## About this exercise
What you need to produce from the material below is an exact transcription of the lines from the one with "The baseline went" through the one with "v24 terminated abnormally: global", both included, and no other line.

## Exercise material
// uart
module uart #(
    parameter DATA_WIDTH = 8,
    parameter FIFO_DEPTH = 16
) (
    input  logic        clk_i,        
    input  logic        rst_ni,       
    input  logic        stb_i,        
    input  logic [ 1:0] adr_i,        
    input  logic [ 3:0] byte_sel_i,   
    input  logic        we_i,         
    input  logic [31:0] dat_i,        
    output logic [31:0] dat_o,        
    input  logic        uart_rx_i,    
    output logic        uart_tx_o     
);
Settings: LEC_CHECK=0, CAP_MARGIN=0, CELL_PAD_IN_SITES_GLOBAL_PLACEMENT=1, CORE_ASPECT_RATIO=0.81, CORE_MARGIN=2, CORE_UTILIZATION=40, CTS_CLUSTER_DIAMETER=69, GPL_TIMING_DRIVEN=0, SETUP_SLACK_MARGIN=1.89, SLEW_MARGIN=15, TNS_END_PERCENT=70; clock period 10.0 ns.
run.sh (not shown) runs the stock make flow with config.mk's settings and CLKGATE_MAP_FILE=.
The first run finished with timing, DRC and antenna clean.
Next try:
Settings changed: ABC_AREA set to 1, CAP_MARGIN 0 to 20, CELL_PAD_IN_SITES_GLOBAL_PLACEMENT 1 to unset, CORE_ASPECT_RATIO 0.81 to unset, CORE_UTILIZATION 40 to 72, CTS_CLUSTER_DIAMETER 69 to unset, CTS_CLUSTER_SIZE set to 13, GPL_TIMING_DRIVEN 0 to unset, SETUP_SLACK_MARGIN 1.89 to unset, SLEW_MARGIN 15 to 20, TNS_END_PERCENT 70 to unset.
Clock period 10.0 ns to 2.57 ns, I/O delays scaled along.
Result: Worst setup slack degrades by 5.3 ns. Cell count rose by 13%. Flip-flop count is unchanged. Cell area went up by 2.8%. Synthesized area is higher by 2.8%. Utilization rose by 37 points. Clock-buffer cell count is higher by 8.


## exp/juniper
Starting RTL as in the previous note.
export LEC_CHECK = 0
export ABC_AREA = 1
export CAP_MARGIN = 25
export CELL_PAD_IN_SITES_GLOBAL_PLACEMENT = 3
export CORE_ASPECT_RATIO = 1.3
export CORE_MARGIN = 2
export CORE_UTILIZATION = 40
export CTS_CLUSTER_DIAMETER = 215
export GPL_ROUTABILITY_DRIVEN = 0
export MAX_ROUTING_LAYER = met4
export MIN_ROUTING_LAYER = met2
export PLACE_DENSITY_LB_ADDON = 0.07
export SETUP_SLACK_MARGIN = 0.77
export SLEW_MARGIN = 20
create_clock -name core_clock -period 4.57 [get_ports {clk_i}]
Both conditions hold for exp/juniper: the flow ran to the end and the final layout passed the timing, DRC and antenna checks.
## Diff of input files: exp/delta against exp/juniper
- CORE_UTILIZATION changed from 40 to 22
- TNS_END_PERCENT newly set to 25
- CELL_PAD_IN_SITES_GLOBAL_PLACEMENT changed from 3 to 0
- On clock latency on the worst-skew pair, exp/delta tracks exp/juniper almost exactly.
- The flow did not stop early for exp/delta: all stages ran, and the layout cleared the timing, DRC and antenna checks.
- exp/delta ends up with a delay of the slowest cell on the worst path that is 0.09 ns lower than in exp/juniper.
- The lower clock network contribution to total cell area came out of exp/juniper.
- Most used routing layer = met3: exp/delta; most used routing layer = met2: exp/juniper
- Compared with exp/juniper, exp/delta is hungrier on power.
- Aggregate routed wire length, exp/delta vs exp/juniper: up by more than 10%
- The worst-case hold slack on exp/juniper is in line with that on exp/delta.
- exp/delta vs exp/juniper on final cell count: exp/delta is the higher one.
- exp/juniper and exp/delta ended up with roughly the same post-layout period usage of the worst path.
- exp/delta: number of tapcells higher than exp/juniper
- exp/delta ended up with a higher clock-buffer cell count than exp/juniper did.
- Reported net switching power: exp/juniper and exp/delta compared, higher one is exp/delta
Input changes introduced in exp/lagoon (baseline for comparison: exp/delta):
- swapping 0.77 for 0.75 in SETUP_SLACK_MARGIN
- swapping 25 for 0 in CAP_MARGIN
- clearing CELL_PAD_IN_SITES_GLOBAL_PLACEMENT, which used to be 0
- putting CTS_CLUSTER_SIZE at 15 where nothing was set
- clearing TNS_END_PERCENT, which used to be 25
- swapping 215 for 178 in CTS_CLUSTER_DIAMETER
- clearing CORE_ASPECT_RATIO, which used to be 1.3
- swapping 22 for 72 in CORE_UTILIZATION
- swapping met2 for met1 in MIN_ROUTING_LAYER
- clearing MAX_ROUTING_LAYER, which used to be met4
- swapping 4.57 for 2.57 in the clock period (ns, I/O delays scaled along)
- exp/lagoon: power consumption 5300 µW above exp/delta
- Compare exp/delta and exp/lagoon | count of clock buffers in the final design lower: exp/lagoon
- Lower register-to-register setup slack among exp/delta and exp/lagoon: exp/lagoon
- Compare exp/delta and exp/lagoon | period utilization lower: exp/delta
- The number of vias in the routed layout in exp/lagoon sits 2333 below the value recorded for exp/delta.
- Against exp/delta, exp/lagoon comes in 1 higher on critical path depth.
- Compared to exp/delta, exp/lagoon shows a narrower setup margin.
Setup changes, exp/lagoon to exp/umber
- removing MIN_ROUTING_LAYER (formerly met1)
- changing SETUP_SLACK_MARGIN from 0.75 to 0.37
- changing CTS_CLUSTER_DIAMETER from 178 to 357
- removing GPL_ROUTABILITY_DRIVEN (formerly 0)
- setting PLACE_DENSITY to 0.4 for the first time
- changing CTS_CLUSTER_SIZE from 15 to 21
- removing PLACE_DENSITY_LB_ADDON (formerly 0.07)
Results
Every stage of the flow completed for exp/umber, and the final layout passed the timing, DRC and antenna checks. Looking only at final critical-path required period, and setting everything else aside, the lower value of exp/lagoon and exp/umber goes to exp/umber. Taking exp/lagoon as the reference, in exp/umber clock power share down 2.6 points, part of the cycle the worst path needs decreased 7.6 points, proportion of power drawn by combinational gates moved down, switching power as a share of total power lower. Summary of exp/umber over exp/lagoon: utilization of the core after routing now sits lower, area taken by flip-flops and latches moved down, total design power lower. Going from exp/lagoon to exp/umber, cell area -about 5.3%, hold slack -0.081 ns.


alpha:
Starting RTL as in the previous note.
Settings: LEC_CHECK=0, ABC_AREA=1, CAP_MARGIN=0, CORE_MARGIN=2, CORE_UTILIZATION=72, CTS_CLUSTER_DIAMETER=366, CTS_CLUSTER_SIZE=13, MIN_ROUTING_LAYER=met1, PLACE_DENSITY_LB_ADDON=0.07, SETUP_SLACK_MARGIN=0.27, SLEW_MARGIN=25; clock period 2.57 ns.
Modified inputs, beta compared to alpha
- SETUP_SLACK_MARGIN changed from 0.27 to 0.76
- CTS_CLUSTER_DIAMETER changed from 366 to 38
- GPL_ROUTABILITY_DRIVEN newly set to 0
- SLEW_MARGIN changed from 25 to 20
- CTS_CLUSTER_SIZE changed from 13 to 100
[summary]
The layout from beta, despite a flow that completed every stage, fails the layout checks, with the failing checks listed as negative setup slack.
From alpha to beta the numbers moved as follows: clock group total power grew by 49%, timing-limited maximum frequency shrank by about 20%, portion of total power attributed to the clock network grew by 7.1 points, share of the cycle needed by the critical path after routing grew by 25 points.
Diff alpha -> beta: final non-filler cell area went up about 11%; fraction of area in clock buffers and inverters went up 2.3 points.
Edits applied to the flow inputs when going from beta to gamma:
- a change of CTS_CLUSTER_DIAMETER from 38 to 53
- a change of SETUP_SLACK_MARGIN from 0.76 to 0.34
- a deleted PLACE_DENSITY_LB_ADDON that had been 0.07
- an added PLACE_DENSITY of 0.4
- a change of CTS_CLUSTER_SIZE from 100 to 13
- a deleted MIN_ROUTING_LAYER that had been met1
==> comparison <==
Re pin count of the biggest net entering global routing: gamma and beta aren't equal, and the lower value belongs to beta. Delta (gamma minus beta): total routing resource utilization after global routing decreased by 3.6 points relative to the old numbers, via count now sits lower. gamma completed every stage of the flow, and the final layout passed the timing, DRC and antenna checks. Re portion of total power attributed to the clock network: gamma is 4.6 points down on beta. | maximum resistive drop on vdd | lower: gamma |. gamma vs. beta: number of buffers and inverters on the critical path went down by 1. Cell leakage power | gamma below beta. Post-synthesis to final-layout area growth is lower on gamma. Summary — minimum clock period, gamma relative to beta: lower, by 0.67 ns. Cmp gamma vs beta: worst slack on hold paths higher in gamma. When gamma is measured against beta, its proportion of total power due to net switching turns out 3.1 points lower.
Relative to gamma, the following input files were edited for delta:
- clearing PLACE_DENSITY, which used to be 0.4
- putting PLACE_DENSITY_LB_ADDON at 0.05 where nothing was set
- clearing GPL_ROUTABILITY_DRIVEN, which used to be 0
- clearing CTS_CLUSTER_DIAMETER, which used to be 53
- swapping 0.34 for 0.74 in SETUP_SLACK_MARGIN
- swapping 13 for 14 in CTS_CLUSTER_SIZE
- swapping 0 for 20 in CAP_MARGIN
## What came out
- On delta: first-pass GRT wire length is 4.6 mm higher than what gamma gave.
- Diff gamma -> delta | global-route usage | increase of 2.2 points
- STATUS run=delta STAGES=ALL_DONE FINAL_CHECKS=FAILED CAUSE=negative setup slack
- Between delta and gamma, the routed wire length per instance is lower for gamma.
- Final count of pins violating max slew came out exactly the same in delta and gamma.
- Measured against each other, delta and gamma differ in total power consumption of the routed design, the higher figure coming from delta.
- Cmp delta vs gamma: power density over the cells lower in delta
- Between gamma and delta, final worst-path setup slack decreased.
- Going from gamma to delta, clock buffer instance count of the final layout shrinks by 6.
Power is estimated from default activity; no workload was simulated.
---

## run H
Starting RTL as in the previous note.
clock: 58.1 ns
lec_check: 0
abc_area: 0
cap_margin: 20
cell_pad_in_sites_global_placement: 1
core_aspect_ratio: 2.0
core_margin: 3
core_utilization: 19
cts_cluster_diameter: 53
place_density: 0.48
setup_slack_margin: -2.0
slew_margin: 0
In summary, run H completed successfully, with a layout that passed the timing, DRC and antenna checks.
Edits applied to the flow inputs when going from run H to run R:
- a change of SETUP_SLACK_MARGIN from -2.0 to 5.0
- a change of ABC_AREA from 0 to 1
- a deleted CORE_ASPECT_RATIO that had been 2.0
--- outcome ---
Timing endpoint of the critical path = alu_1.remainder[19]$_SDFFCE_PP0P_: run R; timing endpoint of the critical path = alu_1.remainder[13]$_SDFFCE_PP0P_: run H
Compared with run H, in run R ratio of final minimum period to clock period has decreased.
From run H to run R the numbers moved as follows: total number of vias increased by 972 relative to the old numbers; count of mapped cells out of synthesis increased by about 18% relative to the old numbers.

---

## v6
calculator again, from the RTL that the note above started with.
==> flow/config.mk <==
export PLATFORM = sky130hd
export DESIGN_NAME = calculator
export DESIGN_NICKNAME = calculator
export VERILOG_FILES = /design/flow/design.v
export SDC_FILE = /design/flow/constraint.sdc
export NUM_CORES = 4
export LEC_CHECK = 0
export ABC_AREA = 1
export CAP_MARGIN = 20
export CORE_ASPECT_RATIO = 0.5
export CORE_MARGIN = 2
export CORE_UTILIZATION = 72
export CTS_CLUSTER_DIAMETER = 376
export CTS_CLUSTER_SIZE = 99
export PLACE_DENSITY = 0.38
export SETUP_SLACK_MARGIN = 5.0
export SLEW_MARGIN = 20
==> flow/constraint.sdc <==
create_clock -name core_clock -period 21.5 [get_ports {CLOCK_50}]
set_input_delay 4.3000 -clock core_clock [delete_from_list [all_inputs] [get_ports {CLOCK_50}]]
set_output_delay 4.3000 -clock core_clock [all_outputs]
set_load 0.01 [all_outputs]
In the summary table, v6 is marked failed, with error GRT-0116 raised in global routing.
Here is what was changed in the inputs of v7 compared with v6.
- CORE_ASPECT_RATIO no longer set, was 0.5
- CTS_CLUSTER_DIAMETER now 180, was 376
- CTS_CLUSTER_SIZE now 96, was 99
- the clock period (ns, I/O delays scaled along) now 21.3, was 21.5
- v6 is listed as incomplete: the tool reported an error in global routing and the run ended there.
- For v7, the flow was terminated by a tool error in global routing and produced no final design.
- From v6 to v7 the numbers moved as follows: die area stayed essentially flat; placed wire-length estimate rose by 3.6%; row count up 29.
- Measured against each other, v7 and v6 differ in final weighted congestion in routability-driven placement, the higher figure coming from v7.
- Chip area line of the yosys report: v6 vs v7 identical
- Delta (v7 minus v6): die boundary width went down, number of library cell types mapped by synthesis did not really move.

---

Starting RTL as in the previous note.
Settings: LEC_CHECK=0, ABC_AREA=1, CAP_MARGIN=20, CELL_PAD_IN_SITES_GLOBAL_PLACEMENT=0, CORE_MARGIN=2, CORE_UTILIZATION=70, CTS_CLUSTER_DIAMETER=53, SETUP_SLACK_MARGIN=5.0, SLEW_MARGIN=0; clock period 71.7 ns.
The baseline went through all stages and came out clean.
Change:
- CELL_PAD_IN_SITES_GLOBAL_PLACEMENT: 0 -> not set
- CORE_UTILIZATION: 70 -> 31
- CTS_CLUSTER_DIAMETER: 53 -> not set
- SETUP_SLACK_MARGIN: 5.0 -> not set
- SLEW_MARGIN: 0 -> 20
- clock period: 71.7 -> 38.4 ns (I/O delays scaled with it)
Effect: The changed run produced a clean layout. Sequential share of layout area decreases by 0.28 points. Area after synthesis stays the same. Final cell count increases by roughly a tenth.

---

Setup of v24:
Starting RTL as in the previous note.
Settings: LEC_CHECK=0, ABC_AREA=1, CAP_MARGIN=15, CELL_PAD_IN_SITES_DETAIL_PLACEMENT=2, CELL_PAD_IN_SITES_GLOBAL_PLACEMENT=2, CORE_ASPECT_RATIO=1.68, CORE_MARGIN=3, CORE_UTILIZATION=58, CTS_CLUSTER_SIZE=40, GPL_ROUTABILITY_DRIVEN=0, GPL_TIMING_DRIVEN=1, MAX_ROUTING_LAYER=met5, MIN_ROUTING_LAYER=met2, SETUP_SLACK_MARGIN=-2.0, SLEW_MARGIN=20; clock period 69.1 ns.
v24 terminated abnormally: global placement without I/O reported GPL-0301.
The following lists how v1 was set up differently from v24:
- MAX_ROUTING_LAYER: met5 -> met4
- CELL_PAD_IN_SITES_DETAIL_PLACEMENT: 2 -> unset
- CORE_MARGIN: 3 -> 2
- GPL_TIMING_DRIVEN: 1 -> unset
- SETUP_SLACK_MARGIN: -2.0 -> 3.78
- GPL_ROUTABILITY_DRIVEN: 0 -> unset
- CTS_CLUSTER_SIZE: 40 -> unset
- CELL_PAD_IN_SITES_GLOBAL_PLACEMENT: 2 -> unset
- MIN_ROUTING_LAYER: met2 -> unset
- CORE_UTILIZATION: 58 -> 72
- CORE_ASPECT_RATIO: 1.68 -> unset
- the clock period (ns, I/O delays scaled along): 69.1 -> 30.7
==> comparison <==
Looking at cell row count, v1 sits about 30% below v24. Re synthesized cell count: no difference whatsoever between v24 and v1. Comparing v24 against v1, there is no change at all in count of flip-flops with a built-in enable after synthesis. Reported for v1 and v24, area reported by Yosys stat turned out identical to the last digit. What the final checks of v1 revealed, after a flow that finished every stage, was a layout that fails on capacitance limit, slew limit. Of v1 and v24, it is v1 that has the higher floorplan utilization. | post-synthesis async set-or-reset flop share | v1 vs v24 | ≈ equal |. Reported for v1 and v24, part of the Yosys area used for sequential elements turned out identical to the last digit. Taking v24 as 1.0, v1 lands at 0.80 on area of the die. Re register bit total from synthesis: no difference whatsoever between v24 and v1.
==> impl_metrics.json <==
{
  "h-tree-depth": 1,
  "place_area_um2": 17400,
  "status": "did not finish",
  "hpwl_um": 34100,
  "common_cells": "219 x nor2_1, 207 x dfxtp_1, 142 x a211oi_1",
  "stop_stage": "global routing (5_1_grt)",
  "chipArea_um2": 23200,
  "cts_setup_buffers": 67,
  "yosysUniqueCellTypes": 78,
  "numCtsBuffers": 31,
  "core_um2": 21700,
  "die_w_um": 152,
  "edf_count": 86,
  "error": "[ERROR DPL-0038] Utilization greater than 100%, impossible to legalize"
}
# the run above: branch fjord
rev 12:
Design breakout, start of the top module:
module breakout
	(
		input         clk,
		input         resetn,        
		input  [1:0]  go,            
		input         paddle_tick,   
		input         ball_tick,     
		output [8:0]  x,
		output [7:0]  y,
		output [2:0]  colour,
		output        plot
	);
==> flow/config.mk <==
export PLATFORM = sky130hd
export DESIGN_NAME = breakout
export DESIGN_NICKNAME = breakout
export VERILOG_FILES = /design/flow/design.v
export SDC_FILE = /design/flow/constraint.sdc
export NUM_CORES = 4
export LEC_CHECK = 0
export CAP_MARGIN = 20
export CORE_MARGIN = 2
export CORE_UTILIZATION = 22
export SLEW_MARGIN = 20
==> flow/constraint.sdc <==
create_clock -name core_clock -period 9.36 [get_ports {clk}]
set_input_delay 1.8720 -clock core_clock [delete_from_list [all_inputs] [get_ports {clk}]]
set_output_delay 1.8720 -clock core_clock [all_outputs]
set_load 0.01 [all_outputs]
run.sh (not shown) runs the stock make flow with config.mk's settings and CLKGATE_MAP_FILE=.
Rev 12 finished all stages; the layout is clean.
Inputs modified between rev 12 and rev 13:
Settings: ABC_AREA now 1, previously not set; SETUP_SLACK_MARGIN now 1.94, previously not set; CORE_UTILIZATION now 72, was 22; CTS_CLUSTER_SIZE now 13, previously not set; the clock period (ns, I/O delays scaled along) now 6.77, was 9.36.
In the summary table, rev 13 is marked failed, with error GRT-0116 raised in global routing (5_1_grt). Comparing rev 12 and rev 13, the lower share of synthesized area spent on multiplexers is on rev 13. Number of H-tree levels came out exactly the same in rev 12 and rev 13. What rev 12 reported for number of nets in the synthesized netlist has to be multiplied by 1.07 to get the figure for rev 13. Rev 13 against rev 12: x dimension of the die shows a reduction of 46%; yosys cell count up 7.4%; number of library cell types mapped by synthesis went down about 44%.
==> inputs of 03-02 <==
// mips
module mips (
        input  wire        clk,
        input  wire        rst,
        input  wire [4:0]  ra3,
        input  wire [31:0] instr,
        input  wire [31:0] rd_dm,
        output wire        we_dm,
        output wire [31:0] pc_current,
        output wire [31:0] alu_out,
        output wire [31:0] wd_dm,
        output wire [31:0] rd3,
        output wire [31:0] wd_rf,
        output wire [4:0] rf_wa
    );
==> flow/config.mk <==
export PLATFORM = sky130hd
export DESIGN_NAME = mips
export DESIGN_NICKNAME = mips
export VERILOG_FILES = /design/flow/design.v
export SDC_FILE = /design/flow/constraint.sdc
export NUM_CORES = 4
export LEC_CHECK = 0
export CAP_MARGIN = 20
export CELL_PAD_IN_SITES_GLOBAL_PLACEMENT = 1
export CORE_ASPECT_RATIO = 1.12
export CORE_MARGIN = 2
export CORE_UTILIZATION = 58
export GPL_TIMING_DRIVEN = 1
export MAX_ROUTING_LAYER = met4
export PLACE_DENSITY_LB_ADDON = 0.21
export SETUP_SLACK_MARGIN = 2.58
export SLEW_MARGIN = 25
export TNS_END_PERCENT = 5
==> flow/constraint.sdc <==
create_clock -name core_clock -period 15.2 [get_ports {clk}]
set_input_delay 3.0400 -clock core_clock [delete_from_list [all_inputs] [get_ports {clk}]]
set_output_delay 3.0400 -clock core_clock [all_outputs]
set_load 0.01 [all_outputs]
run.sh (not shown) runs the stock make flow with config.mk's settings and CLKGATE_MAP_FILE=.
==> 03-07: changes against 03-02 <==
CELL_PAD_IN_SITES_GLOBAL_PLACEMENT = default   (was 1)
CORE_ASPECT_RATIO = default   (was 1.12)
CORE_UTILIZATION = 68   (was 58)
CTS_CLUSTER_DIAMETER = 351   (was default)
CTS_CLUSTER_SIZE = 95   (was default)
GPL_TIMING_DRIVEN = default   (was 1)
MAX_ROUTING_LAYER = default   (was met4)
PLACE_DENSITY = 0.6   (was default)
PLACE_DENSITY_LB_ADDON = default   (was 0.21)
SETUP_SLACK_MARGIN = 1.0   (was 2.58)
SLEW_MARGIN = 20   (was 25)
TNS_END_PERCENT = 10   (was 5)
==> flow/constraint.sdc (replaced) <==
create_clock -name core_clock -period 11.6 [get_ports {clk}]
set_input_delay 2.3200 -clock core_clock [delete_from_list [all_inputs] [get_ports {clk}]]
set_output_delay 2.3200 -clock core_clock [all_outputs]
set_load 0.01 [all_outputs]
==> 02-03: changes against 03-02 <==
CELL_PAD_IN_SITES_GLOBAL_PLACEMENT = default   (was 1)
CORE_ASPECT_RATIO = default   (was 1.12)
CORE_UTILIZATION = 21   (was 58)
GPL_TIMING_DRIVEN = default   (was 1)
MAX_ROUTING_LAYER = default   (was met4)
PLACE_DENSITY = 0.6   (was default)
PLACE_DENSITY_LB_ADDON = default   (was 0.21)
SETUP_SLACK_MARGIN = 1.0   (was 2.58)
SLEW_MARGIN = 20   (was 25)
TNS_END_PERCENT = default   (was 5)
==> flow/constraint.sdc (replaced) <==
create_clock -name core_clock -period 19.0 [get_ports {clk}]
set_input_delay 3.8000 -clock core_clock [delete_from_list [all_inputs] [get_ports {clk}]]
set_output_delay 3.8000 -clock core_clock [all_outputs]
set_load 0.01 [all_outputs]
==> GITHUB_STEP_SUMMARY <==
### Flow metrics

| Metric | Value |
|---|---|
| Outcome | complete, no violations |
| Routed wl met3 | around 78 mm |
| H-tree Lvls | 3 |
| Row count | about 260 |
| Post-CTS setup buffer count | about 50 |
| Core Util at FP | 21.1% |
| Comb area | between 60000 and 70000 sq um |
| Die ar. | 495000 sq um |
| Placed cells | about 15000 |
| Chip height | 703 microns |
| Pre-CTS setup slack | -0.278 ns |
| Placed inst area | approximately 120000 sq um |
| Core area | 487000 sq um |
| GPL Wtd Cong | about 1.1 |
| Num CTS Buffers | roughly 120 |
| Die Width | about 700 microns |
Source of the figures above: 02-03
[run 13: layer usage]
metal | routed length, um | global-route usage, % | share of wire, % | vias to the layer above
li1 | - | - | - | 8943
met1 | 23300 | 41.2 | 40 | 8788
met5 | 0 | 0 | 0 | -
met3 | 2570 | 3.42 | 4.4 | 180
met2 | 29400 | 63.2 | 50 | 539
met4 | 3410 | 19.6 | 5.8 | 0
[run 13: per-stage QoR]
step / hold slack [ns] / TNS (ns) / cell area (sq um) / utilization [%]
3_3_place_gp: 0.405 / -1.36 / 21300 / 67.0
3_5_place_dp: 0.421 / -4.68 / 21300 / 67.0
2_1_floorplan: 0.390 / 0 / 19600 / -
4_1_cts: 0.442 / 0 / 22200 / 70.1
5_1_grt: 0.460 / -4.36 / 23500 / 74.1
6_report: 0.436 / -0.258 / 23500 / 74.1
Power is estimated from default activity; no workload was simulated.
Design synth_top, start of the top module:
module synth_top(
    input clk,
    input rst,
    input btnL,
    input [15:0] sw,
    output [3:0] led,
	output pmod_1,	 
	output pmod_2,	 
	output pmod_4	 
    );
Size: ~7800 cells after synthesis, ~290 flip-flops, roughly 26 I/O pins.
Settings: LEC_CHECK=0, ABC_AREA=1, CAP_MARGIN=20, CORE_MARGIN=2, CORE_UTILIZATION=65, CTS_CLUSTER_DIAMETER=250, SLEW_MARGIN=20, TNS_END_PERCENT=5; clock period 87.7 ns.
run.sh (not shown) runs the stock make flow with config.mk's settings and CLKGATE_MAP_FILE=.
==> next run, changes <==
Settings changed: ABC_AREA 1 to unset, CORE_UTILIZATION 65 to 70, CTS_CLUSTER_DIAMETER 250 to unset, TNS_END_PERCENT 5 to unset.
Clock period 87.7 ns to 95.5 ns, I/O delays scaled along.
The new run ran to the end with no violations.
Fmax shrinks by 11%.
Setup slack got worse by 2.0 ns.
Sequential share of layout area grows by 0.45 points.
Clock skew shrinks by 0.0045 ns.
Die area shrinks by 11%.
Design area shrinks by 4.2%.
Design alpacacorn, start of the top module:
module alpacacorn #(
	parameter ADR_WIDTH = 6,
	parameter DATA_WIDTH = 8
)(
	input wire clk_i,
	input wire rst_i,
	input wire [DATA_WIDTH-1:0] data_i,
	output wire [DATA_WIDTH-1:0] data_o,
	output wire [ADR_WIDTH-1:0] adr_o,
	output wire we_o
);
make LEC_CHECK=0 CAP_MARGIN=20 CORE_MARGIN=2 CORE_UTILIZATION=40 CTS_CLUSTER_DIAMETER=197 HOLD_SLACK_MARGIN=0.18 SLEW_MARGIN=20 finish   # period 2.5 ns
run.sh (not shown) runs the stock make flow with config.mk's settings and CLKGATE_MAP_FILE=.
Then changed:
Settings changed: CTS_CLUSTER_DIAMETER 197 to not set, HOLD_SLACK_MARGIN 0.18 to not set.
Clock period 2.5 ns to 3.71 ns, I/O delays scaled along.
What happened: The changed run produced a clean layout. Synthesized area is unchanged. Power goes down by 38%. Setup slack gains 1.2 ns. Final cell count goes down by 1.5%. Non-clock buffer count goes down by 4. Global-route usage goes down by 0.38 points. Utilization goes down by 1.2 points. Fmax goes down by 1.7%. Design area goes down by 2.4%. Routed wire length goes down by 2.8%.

## Answer below
The baseline went through all stages and came out clean.
Change:
- CELL_PAD_IN_SITES_GLOBAL_PLACEMENT: 0 -> not set
- CORE_UTILIZATION: 70 -> 31
- CTS_CLUSTER_DIAMETER: 53 -> not set
- SETUP_SLACK_MARGIN: 5.0 -> not set
- SLEW_MARGIN: 0 -> 20
- clock period: 71.7 -> 38.4 ns (I/O delays scaled with it)
Effect: The changed run produced a clean layout. Sequential share of layout area decreases by 0.28 points. Area after synthesis stays the same. Final cell count increases by roughly a tenth.

---

Setup of v24:
Starting RTL as in the previous note.
Settings: LEC_CHECK=0, ABC_AREA=1, CAP_MARGIN=15, CELL_PAD_IN_SITES_DETAIL_PLACEMENT=2, CELL_PAD_IN_SITES_GLOBAL_PLACEMENT=2, CORE_ASPECT_RATIO=1.68, CORE_MARGIN=3, CORE_UTILIZATION=58, CTS_CLUSTER_SIZE=40, GPL_ROUTABILITY_DRIVEN=0, GPL_TIMING_DRIVEN=1, MAX_ROUTING_LAYER=met5, MIN_ROUTING_LAYER=met2, SETUP_SLACK_MARGIN=-2.0, SLEW_MARGIN=20; clock period 69.1 ns.
v24 terminated abnormally: global placement without I/O reported GPL-0301.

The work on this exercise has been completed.